Treating such data manually will need a lot of processing and the procedure will become so much time taking. Let’s check the prophet how much it is capable of dealing with such data.
Importing modules
from prophet import Prophet as ph
from prophet.plot import plot_plotly, plot_components_plotly
Here in the above, we can see that we have imported only two modules one is for modelling and the second one is for plotting the results from the model.
Initiating model
We can initiate a basic model using the object prophet. The toolkit provides the forecasting procedure into this object and then we can fit this using the .fit() command on any time series. One thing that is required by the prophet toolkit is it need a date-time column named as ds and the target variable named as ‘y’. Using the following line we can change the column name and fit the data into the model.

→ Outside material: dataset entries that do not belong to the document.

[config.mk]
export PLATFORM = sky130hd
export DESIGN_NAME = arb_fifo
export DESIGN_NICKNAME = d
export VERILOG_FILES = /design/src/rtl/arb_fifo.sv
export SDC_FILE = /design/constraint.sdc
export NUM_CORES = 1
export LEC_CHECK = 0
export CORE_MARGIN = 2
export CORE_UTILIZATION = 57
export DETAILED_ROUTE_END_ITERATION = 6
export PLACE_DENSITY = 0.75
export SLEW_MARGIN = 5
export SYNTH_ARGS = -nofsm -noshare
export SYNTH_HDL_FRONTEND = slang
export SYNTH_SLANG_ARGS = --single-unit
[constraint.sdc]
create_clock -name clk -period 6.6 [get_ports clk]
set_clock_uncertainty 0.1 [all_clocks]
set_input_delay 1.32 -clock clk [delete_from_list [all_inputs] [get_ports clk]]
set_output_delay 1.32 -clock clk [all_outputs]
set_load 0.02 [all_outputs]
[src/rtl/arb_fifo.sv]
// arb_fifo: buffering stage behind the two-slave arbiter, with first-word fall-through through a registered output stage.
// Optional sticky overflow and source-interleave error flags are enabled with `define ARB_FIFO_ERR_EN.
module arb_fifo #(
  parameter int DW       = 32,
  parameter int DEPTH    = 16,
  parameter int AW       = $clog2(DEPTH),
  parameter int AFULL_TH = DEPTH - 2
) (
  input  logic          clk,
  input  logic          rst_n,
  input  logic          flush,
  input  logic          wr_valid,
  input  logic [DW-1:0] wr_data,
  input  logic [1:0]    wr_mode,
  input  logic [7:0]    wr_proc_val,
  input  logic          wr_src,
  output logic          fifo_full,
  output logic          fifo_afull,
  output logic          fifo_empty,
  output logic [AW:0]   fill_cnt,
  output logic          rd_valid,
  input  logic          rd_ready,
  output logic [DW-1:0] rd_data,
  output logic [1:0]    rd_mode,
  output logic [7:0]    rd_proc_val,
  output logic          rd_src
`ifdef ARB_FIFO_ERR_EN
  ,
  output logic          ovf_err,
  output logic          src_err
`endif
);

  localparam int          WW          = DW + 11;
  localparam logic [AW:0] LP_DEPTH    = (AW+1)'(DEPTH);
  localparam logic [AW:0] LP_AFULL_TH = (AW+1)'(AFULL_TH);

  typedef struct packed {
    logic          src;
    logic [7:0]    proc_val;
    logic [1:0]    mode;
    logic [DW-1:0] data;
  } word_t;

  word_t       r_mem [DEPTH];
  logic [AW-1:0] r_wr_ptr;
  logic [AW-1:0] r_rd_ptr;
  logic [AW:0]   r_fill_cnt;
  logic          r_full;
  logic          r_afull;
  logic          r_empty;
  logic          r_rd_valid;
  word_t         r_rd_word;

  logic          w_wr_accept;
  logic          w_load;
  logic          w_rd_valid_nxt;
  logic [AW:0]   w_fill_nxt;
  word_t         w_wr_word;

  // Full comes from the registered count, so a read in this cycle never frees room for a write in this cycle.
  assign w_wr_accept = wr_valid && !r_full;
  assign w_load      = (r_fill_cnt != '0) && (!r_rd_valid || rd_ready);
  assign w_wr_word   = '{src: wr_src, proc_val: wr_proc_val, mode: wr_mode, data: wr_data};

  // NOTE: every variable assigned in always_comb gets a default first, so no path can infer a latch.
  always_comb begin
    w_fill_nxt     = r_fill_cnt;
    w_rd_valid_nxt = r_rd_valid;
    if (w_wr_accept && !w_load) w_fill_nxt = r_fill_cnt + (AW+1)'(1);
    if (!w_wr_accept && w_load) w_fill_nxt = r_fill_cnt - (AW+1)'(1);
    if (w_load)
      w_rd_valid_nxt = 1'b1;
    else if (rd_ready)
      w_rd_valid_nxt = 1'b0;
  end

  // NOTE: the storage array has no reset; pointers and count define which entries are meaningful.
  always_ff @(posedge clk) begin
    if (w_wr_accept) r_mem[r_wr_ptr] <= w_wr_word;
  end

  // Reset and flush share one clear path; flush discards any same-cycle write or load.
  always_ff @(posedge clk) begin
    if (!rst_n || flush) begin
      r_wr_ptr   <= '0;
      r_rd_ptr   <= '0;
      r_fill_cnt <= '0;
      r_full     <= 1'b0;
      r_afull    <= 1'b0;
      r_empty    <= 1'b1;
      r_rd_valid <= 1'b0;
      r_rd_word  <= '0;
    end else begin
      if (w_wr_accept) r_wr_ptr <= r_wr_ptr + AW'(1);
      if (w_load) begin
        r_rd_ptr  <= r_rd_ptr + AW'(1);
        r_rd_word <= r_mem[r_rd_ptr];
      end
      r_fill_cnt <= w_fill_nxt;
      r_full     <= (w_fill_nxt == LP_DEPTH);
      r_afull    <= (w_fill_nxt >= LP_AFULL_TH);
      r_empty    <= (w_fill_nxt == '0) && !w_rd_valid_nxt;
      r_rd_valid <= w_rd_valid_nxt;
    end
  end

  assign fifo_full   = r_full;
  assign fifo_afull  = r_afull;
  assign fifo_empty  = r_empty;
  assign fill_cnt    = r_fill_cnt;
  assign rd_valid    = r_rd_valid;
  assign rd_data     = r_rd_word.data;
  assign rd_mode     = r_rd_word.mode;
  assign rd_proc_val = r_rd_word.proc_val;
  assign rd_src      = r_rd_word.src;

`ifdef ARB_FIFO_ERR_EN
  logic       r_ovf_err;
  logic       r_src_err;
  logic       r_prev_vld;
  logic       r_prev_src;
  logic [1:0] r_prev_mode;
  logic       w_src_switch;

  // A source change while the previous non-zero mode continues means the two slaves interleaved mid-stream.
  assign w_src_switch = w_wr_accept && r_prev_vld && (wr_src != r_prev_src) &&
                        (wr_mode == r_prev_mode) && (r_prev_mode != 2'd0);

  always_ff @(posedge clk) begin
    if (!rst_n || flush) begin
      r_ovf_err   <= 1'b0;
      r_src_err   <= 1'b0;
      r_prev_vld  <= 1'b0;
      r_prev_src  <= 1'b0;
      r_prev_mode <= 2'd0;
    end else begin
      if (wr_valid && r_full) r_ovf_err <= 1'b1;
      if (w_src_switch)       r_src_err <= 1'b1;
      if (w_wr_accept) begin
        r_prev_vld  <= 1'b1;
        r_prev_src  <= wr_src;
        r_prev_mode <= wr_mode;
      end
    end
  end

  assign ovf_err = r_ovf_err;
  assign src_err = r_src_err;
`endif

endmodule

==> flow_metrics.py, run 1 <==
metrics = {
    "grt": {
        "grt_pass1_wl_um": 85600,
        "track_usage": 0.231,
        "grt_max_degree": 152,
        "grt_pass1_vias": 13600,
        "grt_antenna_before_repair": 2,
        "grt_overflow": 0,
    },
    "critical_path": {
        "cp.buffers_inverters": 2,
        "rr_endpoint": "r_mem[10][26]",
        "cp_top_family": "simple AND/OR/NAND/NOR gates",
        "worstSetupEndpoint": "r_mem[10][26]",
        "ff2ff_setup_slack_ps": 3270,
        "crit_type": "in -> reg",
        "path_depth": 5,
        "startpoint": "wr_valid",
        "slowest_delay_ps": 980,
        "cp_cell_sequence": "clkdlybuf4s50_1, nor2b_1, nand2_1, nor2_4, buf_4",
        "start_kind": "input port",
        "timing.rr.start": "fifo_full",
        "reg2regPathDepth": 4,
        "cpMaxStageDelayCell": "nor2_4",
        "worstPathArrival_ps": 4390,
        "cp.required_ps": 6770,
        "crit_path_max_fanout": 28,
        "crit_path_end_kind": "register",
    },
    "floorplan": {
        "die_w_um": 226,
        "initial_utilization": 0.576,
        "io_pins": 100,
        "die_area_sq_mm": 0.0511,
        "rows": 81,
        "coreArea_sq_mm": 0.0488,
        "die_y_um": 226,
    },
    "pwr": {
        "p_leak_nw": 9.90,
        "power_frac_clock": 0.426,
        "switching_share": 0.201,
        "pwr-share-seq": 0.524,
        "p_int_mw": 8.00,
        "ir_worst_vdd_uv": 240,
        "switchingPower_mw": 2.02,
        "powerDensity_mw_per_mm2": 308,
        "comb_power_share": 0.049,
    },
    "yosys": {
        "synth_area_per_cell_sq_um": 21.5,
        "synth-seq-cells": 748,
        "synth_edf_count": 688,
        "seq_area_frac_synth": 0.777,
        "synth-async-reset-ratio": 0,
        "synthCells": 1309,
        "yosys_warnings": 0,
        "synth.cell_area_sq_mm": 0.0281,
        "synth.distinct_cells": 35,
        "ys.flop_type": "edfxtp_1",
        "syn-num-nets": 1364,
    },
    "routing": {
        "routed_wl_um": 57200,
        "first_iter_violations": 1481,
        "vias_per_cell": 6.11,
        "wl_per_cell_um": 26.4,
        "route.detailed.drc": 0,
        "ant_nets": 0,
        "first_pass_iters": 5,
        "vias": 13300,
    },
    "job": {
        "drv_cap": 0,
    },
    "cts": {
        "postCtsSetupBuffers": 0,
        "cts.repair.resized": 0,
        "cts_tree": "built",
        "cts_buffers": 74,
        "cts_buffer_depth": 3,
        "h-tree-depth": 3,
        "cts_hold_buf": 0,
        "clockRootBuffer": "clkbuf_16",
        "clock-sinks": 748,
        "insertion_delay_ps": 600,
        "clkTransAtPathRegs_ps": 60,
    },
    "final_layout": {
        "nets": 1500,
        "syn2layout_area_growth_pct": 15.6,
        "fill_cells": 3121,
        "n_antenna_cell": 0,
        "final_cell_mix": "edfxtp_1, mux4_2, clkdlybuf4s50_1",
        "final_common_cell": "edfxtp_1",
        "drive_above_1_share": 0.222,
        "fin_area_sq_mm": 0.0325,
    },
    "min_path": {
        "hold_depth": 2,
        "hold_class": "reg -> reg",
    },
    "sta": {
        "setup_tns_ps": 0,
        "fin_crit_sh": 0.639,
        "setup_viol": 0,
        "tightest_slew_ps": 1160,
        "relSlewSlack": 0.226,
        "min_period_ps": 4210,
        "clock.fmax_ghz": 0.237,
        "rsz0062_at_grt": "no",
        "hold_viol_final": 0,
        "drv_slew": 0,
    },
    "place": {
        "io_buffers": 99,
        "dp_hpwl_um": 30400,
        "gp_congestion": 0.759,
        "placedInstanceArea_sq_mm": 0.0300,
    },
    "status": {
        "status": "finished clean",
    },
}
-- cells by family (layout without fill, tap and decap cells) --
group | after synthesis | in the layout | synth area share
flip-flops | 748 | 748 | 0.777
multiplexers | 260 | 260 | 0.169
AND/OR/NAND/NOR | 115 | 115 | 0.0190
AO/OA/AOI/OAI | 99 | 99 | 0.0184
buffers and inverters | 73 | 267 | 0.0109
adder cells (fa/ha/maj) | 7 | 7 | 0.00311
XOR/XNOR | 7 | 7 | 0.00218
-- state kept, by name, indices dropped and copies added, names as in the netlist --
register / count
rd_data: 32
r_mem: 688
fifo_afull: 1
fifo_empty: 1
rd_src: 1
r_wr_ptr: 4
r_rd_ptr: 4
rd_proc_val: 8
rd_valid: 1
rd_mode: 2
fill_cnt: 5
fifo_full: 1
-- cell type report --
class	count	area, sq um	area share
repair buffers	128	1230	0.0379
clock inverters	34	378	0.0116
inverters	5	18.8	0.000577
flip-flops and latches	748	21900	0.673
well taps	664	831	0.0255
multi-input cells	488	6080	0.187
clock buffers	100	2110	0.0648
-- worst min-delay path by stage --
| stage | start | slack (ps) | end |
|---|---|---|---|
| after floorplan | r_wr_ptr[1] | 380 | r_wr_ptr[1] |
| after global placement | rd_data[19] | 350 | rd_data[19] |
| after detailed placement | rd_data[11] | 360 | rd_data[11] |
| after CTS | rd_data[11] | 370 | rd_data[11] |
| after global routing | rd_data[16] | 400 | rd_data[16] |
| final | rd_data[11] | 360 | rd_data[11] |
-- power by group through the flow --
stage	Clock, mW	Combinational, mW	Sequential (mW)
final	4.27	0.495	5.25
after CTS	4.35	0.502	5.25
after detailed placement	0	0.499	5.35
after floorplan	0	0.295	5.36
after global placement	0	0.487	5.35
after global routing	4.52	0.537	5.25
-- cell usage after synthesis, drive strengths merged (7+ instances only) --
library cell,number,area [sq um]
mux2i,88,881
a21oi,46,230
ha,7,87.6
clkbuf,39,146
nor2,69,267
nand2,14,52.6
edfxtp,688,20700
o21ai,46,230
dfxtp,60,1200
buf,29,143
mux4,172,3870
-- worst register-to-register path: stages (launching register included) --
cell	delay (ps)
dfxtp_1	320
nor2b_1	730
nand2_1	440
nor2_4	980
buf_4	430
-- through the flow --
stage | instances | hold WS, ps | setup slack (ps) | power, mW | utilization
after global placement | 2033 | 350 | 1750 | 5.84 | 0.615
after global routing | 2167 | 400 | 2170 | 10.3 | 0.666
after detailed placement | 2033 | 357 | 1690 | 5.85 | 0.615
after CTS | 2167 | 371 | 2330 | 10.1 | 0.666
after floorplan | 1309 | 382 | 1050 | 5.65 | -
final | 2167 | 365 | 2390 | 10.0 | 0.666
-- layer usage --
metal  share of wire  wire length [um]  global-route usage
met3           0.067              3850              0.0470
met4           0.014               816              0.0609
met1            0.42             23900               0.331
met5         0.00052                30                   0
met2            0.50             28600               0.371
No activity file was read; power rests on OpenSTA's default activity.
==> run 2, diff against run 1 <==
==> constraint.sdc (replaced) <==
create_clock -name clk -period 4.2 [get_ports clk]
set_clock_uncertainty 0.1 [all_clocks]
set_input_delay 0.84 -clock clk [delete_from_list [all_inputs] [get_ports clk]]
set_output_delay 0.84 -clock clk [all_outputs]
set_load 0.02 [all_outputs]
==> run 2 against run 1 <==
Effect of this change: sequential share of layout area fell by 0.36 points; critical endpoint is now fill_cnt[2]; first-iteration DRC count shrank 13%; combinational power increased by 63%; critical path depth decreased by 4; cell area up 0.53%; core utilization is 0.35 points higher; via count up 1.8%; non-clock buffer count grew 25; setup slack worse by 890 ps; register-to-register slack worse by 1700 ps; hold slack improved by 9.5 ps; highest routed layer unchanged.
==> flow_metrics.py, run 2 (synthesis results as in run 1) <==
metrics = {
    "status": {
        "status": "finished clean",
    },
    "cts": {
        "clock-sinks": 748,
        "clkTransAtPathRegs_ps": 60,
        "cts_buffers": 73,
        "cts.repair.resized": 0,
        "cts_hold_buf": 0,
        "cts_tree": "built",
        "postCtsSetupBuffers": 0,
        "h-tree-depth": 3,
        "insertion_delay_ps": 610,
        "clockRootBuffer": "clkbuf_16",
        "cts_buffer_depth": 3,
    },
    "sta": {
        "setup_viol": 0,
        "tightest_slew_ps": 830,
        "rsz0062_at_grt": "no",
        "min_period_ps": 2710,
        "timing.final.ws_setup_ps": 1490,
        "relSlewSlack": 0.447,
        "drv_slew": 0,
        "fin_crit_sh": 0.645,
        "clock.fmax_ghz": 0.369,
        "setup_tns_ps": 0,
        "hold_viol_final": 0,
    },
    "floorplan": {
        "rows": 81,
        "die_area_sq_mm": 0.0511,
        "die_y_um": 226,
        "io_pins": 100,
        "coreArea_sq_mm": 0.0488,
        "initial_utilization": 0.576,
        "die_w_um": 226,
    },
    "routing": {
        "ant_nets": 0,
        "vias": 13500,
        "vias_per_cell": 6.16,
        "first_pass_iters": 7,
        "route.detailed.drc": 0,
        "routed_wl_um": 58300,
        "wl_per_cell_um": 26.6,
        "first_iter_violations": 1290,
    },
    "final_layout": {
        "largest-register": "r_mem",
        "final_common_cell": "edfxtp_1",
        "fin_area_sq_mm": 0.0327,
        "drive_above_1_share": 0.229,
        "nets": 1524,
        "fill_cells": 3072,
        "largest_register_ffs": 688,
        "n_antenna_cell": 0,
        "final_cell_mix": "edfxtp_1, mux4_2, clkdlybuf4s50_1",
        "syn2layout_area_growth_pct": 16.2,
    },
    "critical_path": {
        "startpoint": "fill_cnt[2]",
        "cp.buffers_inverters": 1,
        "worstPathArrival_ps": 1770,
        "path_depth": 1,
        "cp.required_ps": 3260,
        "crit_path_end_kind": "output port",
        "reg2regPathDepth": 8,
        "crit_type": "reg -> out",
        "crit_path_max_fanout": 7,
        "cp_cell_sequence": "clkdlybuf4s50_1",
        "timing.rr.start": "fill_cnt[0]",
        "cpMaxStageDelayCell": "clkdlybuf4s50_1",
        "start_kind": "register",
        "slowest_delay_ps": 670,
        "cp_top_family": "buffers and inverters",
    },
    "place": {
        "dp_hpwl_um": 32400,
        "post-place-ws_ps": 968,
        "placedInstanceArea_sq_mm": 0.0304,
        "io_buffers": 99,
        "gp_congestion": 0.759,
    },
    "pwr": {
        "switchingPower_mw": 3.13,
        "pwr-share-seq": 0.536,
        "powerDensity_mw_per_mm2": 471,
        "comb_power_share": 0.052,
        "switching_share": 0.203,
        "power_frac_clock": 0.412,
        "p_leak_nw": 9.97,
        "p_int_mw": 12.3,
        "ir_worst_vdd_uv": 332,
    },
    "grt": {
        "grt_pass1_wl_um": 88000,
        "grt_overflow": 0,
        "grt_max_degree": 49,
        "grt_pass1_vias": 14100,
        "grt_antenna_before_repair": 2,
        "track_usage": 0.237,
    },
    "job": {
        "drv_cap": 0,
    },
    "min_path": {
        "worstHoldStart": "rd_data[14]",
        "hold_depth": 2,
        "hold_class": "reg -> reg",
    },
}
-- run 2: cell types whose count changed in the layout (fill, tap and decap cells not counted), sizes merged --
cell / previous run / this run
clkinv: 21 / 23
clkinvlp: 3 / 2
bufinv: 8 / 6
buf: 29 / 54
inv: 7 / 8
clkbuf: 100 / 98
-- run 2: final cells by class --
| cell class | count | area [sq um] | area share |
|---|---|---|---|
| Clock buffer | 98 | 1980 | 0.0606 |
| Clock inverter | 34 | 337 | 0.0103 |
| Inverter | 5 | 18.8 | 0.000574 |
| Multi-Input combinational cell | 488 | 6100 | 0.187 |
| Sequential cell | 748 | 21900 | 0.669 |
| Tap cell | 664 | 831 | 0.0254 |
| Timing Repair Buffer | 153 | 1550 | 0.0473 |
-- run 2: power by group through the flow --
stage	combinational [mW]	sequential [mW]	clock, mW
final	0.808	8.26	6.34
after global routing	0.871	8.26	6.72
after CTS	0.820	8.26	6.44
after detailed placement	0.812	8.42	0
after global placement	0.791	8.41	0
after floorplan	0.464	8.42	0
-- run 2: stage by stage --
| stage | util | instances | hold WS, ps | total power, mW |
|---|---|---|---|---|
| CTS | 0.669 | 2190 | 376 | 15.5 |
| floorplan | - | 1309 | 382 | 8.88 |
| finish | 0.669 | 2190 | 374 | 15.4 |
| detailed placement | 0.622 | 2058 | 361 | 9.23 |
| global placement | 0.622 | 2058 | 361 | 9.20 |
| global route | 0.669 | 2190 | 408 | 15.8 |
-- run 2: final timing paths --
check / endpoint / slack, ps
max: fill_cnt[2] / 1490
max reg2reg: rd_data[15] / 1550
min reg2reg: rd_data[14] / 370
min: rd_data[14] / 370
-- run 2: routing by layer --
metal  global-route usage  share of wire
met1                0.322           0.40
met2                0.400           0.51
met3               0.0383          0.064
met4               0.0777          0.024
met5                    0        0.00021
-- run 2: worst reg2reg max path, delay by kind of cell (launching register included) --
kind	cells	cell delay, ps
DFF	1	370
AOI/OAI and AO/OA	2	260
buffers and inverters	2	430
and+or+nand+nor	3	1220
adders and majority gates	1	190
==> edit (config.mk and constraints of run 1) <==
The option `ARB_FIFO_ERR_EN` is turned on by a define.
--- a/src/rtl/arb_fifo.sv
+++ b/src/rtl/arb_fifo.sv
@@ -2,2 +2,4 @@
 // Optional sticky overflow and source-interleave error flags are enabled with `define ARB_FIFO_ERR_EN.
+`define ARB_FIFO_ERR_EN
+
 module arb_fifo #(
Function (old outputs only; new: ovf_err and src_err): same outputs for any inputs over 4 cycles, from zero or initial values; that may be too few to reach the edited logic, so the function may still have changed.
==> edit against run 1 <==
Global-route usage rose by 0.94 points; wire length rose by 5.2%; sequential cell count rose by 6; worst hold slack improved by 0.0043 ns; clock power fell by 0.9%; combinational power fell by 3%; fmax rose by 9.8%; worst setup slack improved by 0.38 ns; total power barely moved; design area rose by 0.98%; area after synthesis rose by 1.2%; largest power group unchanged.
==> edit: results (changes against run 1) <==
[routing]
drtIter0Drc=1502  ; was 1481
vias_per_cell=6.24  ; was 6.11

[critical_path]
crit_path_max_fanout=27  ; was 28
crit_arrival_ns=4.27  ; was 4.39 ns
cp_slowest_cell=or4_2  ; was nor2_4
crit_path_start=flush  ; was wr_valid
cpPeakStageDelay_ns=1.23  ; was 0.98 ns
rrSetupSlack_ns=3.44  ; was 3.27 ns
r2r_cells=8  ; was 4
setup.worst_path.end=rd_data[30]$_SDFFE_PP0P_  ; was r_mem[10][26]$_DFFE_PP_
r2r-start=fill_cnt[0]$_SDFF_PP0_  ; was fifo_full$_SDFF_PP0_

[global_route]
antenna_found_initial=4  ; was 2
grt_max_degree=99  ; was 152
grt_pass1_vias=14300  ; was 13.6k
grt_pass1_wl_um=89000  ; was 85600 µm

[pwr]
ir_drop_uv=179  ; was 240 µV

[clock_tree]
cts_buffers=73  ; was 74

[finish]
fin_nets=1535  ; was 1500

[logic_synthesis]
ys_seq_area_frac=0.773  ; was 0.777
synth_cell_types=45  ; was 35
synthTopCellsByArea=edfxtp_1 (73%), mux4_2 (14%), dfxtp_1 (4.6%)  ; was edfxtp_1 (73%), mux4_2 (14%), dfxtp_1 (4.3%)

[sta]
worst_pin_slew_ns=1.19  ; was 1.16 ns
fin_hold_ws_ns=0.369  ; was 0.365 ns

[placement]
io_buffer_count=101  ; was 99
place_area_um2=30400  ; was 30000 µm²
place.gp.congestion=0.758  ; was 0.759

[run_status]
status=finished, final reports clean  ; unchanged

## edit: cell count changes in the layout (fill, tap and decap cells not counted), sizes merged, moves of 3 or more
| cell | before | now |
|---|---|---|
| clkinv | 21 | 25 |
| a21oi | 46 | 51 |
| nor3 | 6 | 9 |
| dfxtp | 60 | 66 |
| nor2 | 69 | 74 |
| buf | 29 | 32 |
| nand2 | 14 | 19 |
## edit: layer usage
metal | global-route usage | wire, µm | up-vias
met5 | 0 | 39 | -
met4 | 0.0753 | 1290 | 6
met3 | 0.0532 | 5410 | 104
met2 | 0.389 | 29600 | 678
met1 | 0.334 | 23800 | 7179
li1 | - | - | 5787
## edit: worst min-delay path by stage
| stage | depth (start not counted) | to | start |
|---|---|---|---|
| after global placement | 2 | r_prev_vld$_SDFFE_PP0P_ | r_prev_vld$_SDFFE_PP0P_ |
| after global routing | 2 | ovf_err$_SDFFE_PP0P_ | ovf_err$_SDFFE_PP0P_ |
| after floorplan | 2 | r_prev_vld$_SDFFE_PP0P_ | r_prev_vld$_SDFFE_PP0P_ |
| final | 2 | src_err$_SDFFE_PP0P_ | src_err$_SDFFE_PP0P_ |
| after CTS | 2 | ovf_err$_SDFFE_PP0P_ | ovf_err$_SDFFE_PP0P_ |
| after detailed placement | 2 | ovf_err$_SDFFE_PP0P_ | ovf_err$_SDFFE_PP0P_ |
## edit: per-stage QoR
step	utilization	setup slack, ns	total power, mW	std cells
detailed placement	0.618	2.20	5.88	2069
global route	0.668	2.59	10.3	2205
floorplan	-	0.966	5.69	1341
finish	0.668	2.76	10.0	2205
CTS	0.668	2.80	10.1	2204
global placement	0.618	2.25	5.87	2069
## edit: area by class of cell
class                           count  area [µm²]  area share
Clock buffer                       98        2060      0.0626
Timing Repair Buffer              133        1300      0.0396
Multi-Input combinational cell    511        6220       0.190
Antenna cell                        1        2.50   0.0000762
Sequential cell                   754       22000       0.670
Clock inverter                     37         404      0.0123
Inverter                            7        26.3    0.000800
Tap cell                          664         831      0.0253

data = data.rename(columns={'Close': 'y'})
model = ph()
model.fit(data)
Output:
‘Here we can see some of the information about the modelling using prophet. In the above codes, we have called the object prophet using the model instance and on the model instance, we fit our data.
Making predictions
After initiating the model instance we are ready to make predictions but before generating the prediction we are required to make some dates of the future. Let’s see the tails of our imported data.
data.tail(10)
Output:
Here we can see that we have data till data 2022-03-14, we can make dates using the make_future_dataframe module of the toolkit.
future_dates = model.make_future_dataframe(periods=30)
future_dates.tail(10)
Output:
Here we have created dates for a whole month. Now, these blank dates require some values. Using the older data we can estimate them. This is what a time series modelling procedure does and here we are using the prophet toolkit for time series modelling.
We can utilize this toolkit for forecasting in the following way:
future = model.predict(future_dates)
Lets see how the predicted data is :
future[['ds', 'yhat', 'yhat_lower', 'yhat_upper']].tail(10)
Output:
Here we can see that the toolkit provided object predicts values in range here yhat is an exact prediction and yhat_lower and yhat_upper are the upper and lower range of the predictions.
Plotting prediction
We can also utilize modules from the prophet for plotting the predictions.
fig2 = model.plot(future)
Output:
In the above plot, we can see what the predictions are and also we can see that to make the prediction object has utilized an average from the older values, outliers are separated and predictions have a maintained seasonality.
Let’s segregate the predicted time series in its components that can provide us with more detailed information about the predictions.
fig3 = model.plot_components(future)
Output:
Here we can see the trend of the prediction and the yearly components shows the seasonality of the predictions and how the series is changing weakly.
We can also use prophet with plotly to generate interactive plots. For example, using the below lines of codes we can make an interactive plot of prediction with filters that are telling us reports in weekly, monthly, half-yearly, yearly, and whole-time series filters.
plot_plotly(model, future)
Output:
Here we can not post the interaction with the plot we can check this plot in this notebook. Here we have completed our procedure and see how we can generate predictions using the prophet toolkit with real-life data.
Final words
In this article, we have gone through the prophet toolkit, using this toolkit we can perform effective, efficient, and accurate time series modelling. We can see in the above all the things we performed required only one or two lines of code.